> **GIVEN RECORDS**:
<file path="src/rtl/cprv_pkg.sv">
// Shared constants and types for the load/store unit.
// Latency: none, declarations only.
// Backpressure: not applicable.
package cprv_pkg;

    // Major opcodes handled by the LSU
    localparam logic [6:0] OPC_LOAD  = 7'b0000011;
    localparam logic [6:0] OPC_STORE = 7'b0100011;

    // funct3[1:0] access size encodings
    localparam logic [1:0] SZ_B = 2'b00;
    localparam logic [1:0] SZ_H = 2'b01;
    localparam logic [1:0] SZ_W = 2'b10;
    localparam logic [1:0] SZ_D = 2'b11;

    // Unsigned doubleword load has no meaning on a 64-bit datapath
    localparam logic [2:0] F3_LDU = 3'b111;

    typedef enum logic [1:0] {
        IDLE = 2'd0,
        REQ  = 2'd1,
        WAIT = 2'd2,
        RESP = 2'd3
    } lsu_state_t;

endpackage

</file>
<file path="src/rtl/cprv_lsu_align.sv">
// Byte-lane steering: store strobe/data shift and load extract/extend.
// Latency: purely combinational.
// Backpressure: none, follows its inputs.
module cprv_lsu_align
    import cprv_pkg::*;
#(
    parameter int DATA_WIDTH = 64
) (
    input  logic [2:0]            funct3_i,
    input  logic [2:0]            offset_i,
    input  logic [DATA_WIDTH-1:0] store_data_i,
    input  logic [DATA_WIDTH-1:0] rdata_i,
    output logic [7:0]            wstrb_o,
    output logic [DATA_WIDTH-1:0] wdata_o,
    output logic [DATA_WIDTH-1:0] ldata_o
);

    logic [5:0]            shamt;
    logic [7:0]            size_mask;
    logic [DATA_WIDTH-1:0] shifted;
    logic                  zext;

    // Shift into/out of the addressed lane, then size-mask and extend
    always_comb begin
        shamt     = {offset_i, 3'b000};
        zext      = funct3_i[2];
        wdata_o   = store_data_i << shamt;
        shifted   = rdata_i >> shamt;
        size_mask = 8'h00;
        ldata_o   = '0;
        case (funct3_i[1:0])
            SZ_B: begin
                size_mask = 8'h01;
                ldata_o   = {{(DATA_WIDTH-8){~zext & shifted[7]}}, shifted[7:0]};
            end
            SZ_H: begin
                size_mask = 8'h03;
                ldata_o   = {{(DATA_WIDTH-16){~zext & shifted[15]}}, shifted[15:0]};
            end
            SZ_W: begin
                size_mask = 8'h0F;
                ldata_o   = {{(DATA_WIDTH-32){~zext & shifted[31]}}, shifted[31:0]};
            end
            default: begin
                size_mask = 8'hFF;
                ldata_o   = shifted;
            end
        endcase
        wstrb_o = size_mask << offset_i;
    end

endmodule

</file>
<file path="src/rtl/cprv_lsu.sv">
// Load/store unit: one outstanding LOAD/STORE from execute to a 64-bit memory port.
// Latency: store accept->resp_valid 2 cycles, load 3 cycles, error 1 cycle (minimums).
// Backpressure: req_ready only in IDLE; holds mem_req until mem_gnt, resp_valid until resp_ready.
module cprv_lsu
    import cprv_pkg::*;
#(
    parameter int DATA_WIDTH    = 64,
    parameter int ADDR_WIDTH    = 64,
    parameter int OPCODE_WIDTH  = 7,
    parameter int FUNCT3_WIDTH  = 3,
    parameter int REGADDR_WIDTH = 5
) (
    input  logic                     clk,
    input  logic                     rst,
    input  logic                     req_valid,
    output logic                     req_ready,
    input  logic [OPCODE_WIDTH-1:0]  opcode,
    input  logic [FUNCT3_WIDTH-1:0]  funct3,
    input  logic [ADDR_WIDTH-1:0]    addr,
    input  logic [DATA_WIDTH-1:0]    store_data,
    input  logic [REGADDR_WIDTH-1:0] rd,
    output logic                     mem_req,
    output logic                     mem_we,
    output logic [ADDR_WIDTH-1:0]    mem_addr,
    output logic [DATA_WIDTH-1:0]    mem_wdata,
    output logic [7:0]               mem_wstrb,
    input  logic                     mem_gnt,
    input  logic                     mem_rvalid,
    input  logic [DATA_WIDTH-1:0]    mem_rdata,
    output logic                     resp_valid,
    input  logic                     resp_ready,
    output logic                     resp_we,
    output logic [REGADDR_WIDTH-1:0] resp_rd,
    output logic [DATA_WIDTH-1:0]    resp_data,
    output logic                     resp_err
);

    lsu_state_t state_q, state_d;

    logic [2:0]               funct3_q;
    logic [2:0]               offset_q;
    logic                     is_store_q;
    logic                     mem_we_q;
    logic [ADDR_WIDTH-1:0]    mem_addr_q;
    logic [DATA_WIDTH-1:0]    mem_wdata_q;
    logic [7:0]               mem_wstrb_q;
    logic                     resp_we_q;
    logic [REGADDR_WIDTH-1:0] resp_rd_q;
    logic [DATA_WIDTH-1:0]    resp_data_q;
    logic                     resp_err_q;

    logic                     is_load;
    logic                     is_store;
    logic                     illegal;
    logic                     misaligned;
    logic                     req_err;
    logic                     accept;

    logic [2:0]               al_funct3;
    logic [2:0]               al_offset;
    logic [7:0]               al_wstrb;
    logic [DATA_WIDTH-1:0]    al_wdata;
    logic [DATA_WIDTH-1:0]    al_ldata;

    // Decode the offered request and classify it as legal or faulting
    always_comb begin
        is_load  = (opcode == OPC_LOAD);
        is_store = (opcode == OPC_STORE);
        illegal  = !(is_load || is_store)
                 || (is_load  && (funct3[2:0] == F3_LDU))
                 || (is_store && funct3[2]);
        case (funct3[1:0])
            SZ_H:    misaligned = addr[0];
            SZ_W:    misaligned = |addr[1:0];
            SZ_D:    misaligned = |addr[2:0];
            default: misaligned = 1'b0;
        endcase
        req_err = illegal || misaligned;
    end

    assign accept = (state_q == IDLE) && req_valid;

    // The aligner sees live inputs while accepting a store and the
    // captured request once a load is waiting for its read data.
    assign al_funct3 = (state_q == IDLE) ? funct3[2:0] : funct3_q;
    assign al_offset = (state_q == IDLE) ? addr[2:0]   : offset_q;

    cprv_lsu_align #(
        .DATA_WIDTH (DATA_WIDTH)
    ) u_align (
        .funct3_i     (al_funct3),
        .offset_i     (al_offset),
        .store_data_i (store_data),
        .rdata_i      (mem_rdata),
        .wstrb_o      (al_wstrb),
        .wdata_o      (al_wdata),
        .ldata_o      (al_ldata)
    );

    // State register; reset abandons any transaction in flight
    always_ff @(posedge clk or posedge rst) begin
        if (rst) begin
            state_q <= IDLE;
        end else begin
            state_q <= state_d;
        end
    end

    // Next-state and handshake outputs
    always_comb begin
        state_d    = state_q;
        req_ready  = 1'b0;
        mem_req    = 1'b0;
        resp_valid = 1'b0;
        case (state_q)
            IDLE: begin
                req_ready = 1'b1;
                if (req_valid) begin
                    state_d = req_err ? RESP : REQ;
                end
            end
            REQ: begin
                mem_req = 1'b1;
                if (mem_gnt) begin
                    state_d = is_store_q ? RESP : WAIT;
                end
            end
            WAIT: begin
                if (mem_rvalid) begin
                    state_d = RESP;
                end
            end
            RESP: begin
                resp_valid = 1'b1;
                if (resp_ready) begin
                    state_d = IDLE;
                end
            end
            default: state_d = IDLE;
        endcase
    end

    // Capture the request at accept and the load result on read data
    always_ff @(posedge clk or posedge rst) begin
        if (rst) begin
            funct3_q    <= '0;
            offset_q    <= '0;
            is_store_q  <= 1'b0;
            mem_we_q    <= 1'b0;
            mem_addr_q  <= '0;
            mem_wdata_q <= '0;
            mem_wstrb_q <= '0;
            resp_we_q   <= 1'b0;
            resp_rd_q   <= '0;
            resp_data_q <= '0;
            resp_err_q  <= 1'b0;
        end else begin
            if (accept) begin
                funct3_q    <= funct3[2:0];
                offset_q    <= addr[2:0];
                is_store_q  <= is_store;
                resp_rd_q   <= rd;
                resp_err_q  <= req_err;
                resp_we_q   <= is_load && !req_err && (rd != '0);
                resp_data_q <= '0;
                if (req_err) begin
                    mem_we_q    <= 1'b0;
                    mem_addr_q  <= '0;
                    mem_wdata_q <= '0;
                    mem_wstrb_q <= '0;
                end else begin
                    mem_we_q    <= is_store;
                    mem_addr_q  <= {addr[ADDR_WIDTH-1:3], 3'b000};
                    mem_wdata_q <= is_store ? al_wdata : '0;
                    mem_wstrb_q <= is_store ? al_wstrb : 8'h00;
                end
            end
            if ((state_q == WAIT) && mem_rvalid) begin
                resp_data_q <= al_ldata;
            end
        end
    end

    assign mem_we    = mem_we_q;
    assign mem_addr  = mem_addr_q;
    assign mem_wdata = mem_wdata_q;
    assign mem_wstrb = mem_wstrb_q;
    assign resp_we   = resp_we_q;
    assign resp_rd   = resp_rd_q;
    assign resp_data = resp_data_q;
    assign resp_err  = resp_err_q;

endmodule

</file>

> **ACTIVITY**:
Output the lines above between the one holding "SZ_H: begin" and the one holding "size_mask = 8'h0F;", inclusive, with nothing before or after them.

> **TASK ANSWER**:
            SZ_H: begin
                size_mask = 8'h03;
                ldata_o   = {{(DATA_WIDTH-16){~zext & shifted[15]}}, shifted[15:0]};
            end
            SZ_W: begin
                size_mask = 8'h0F;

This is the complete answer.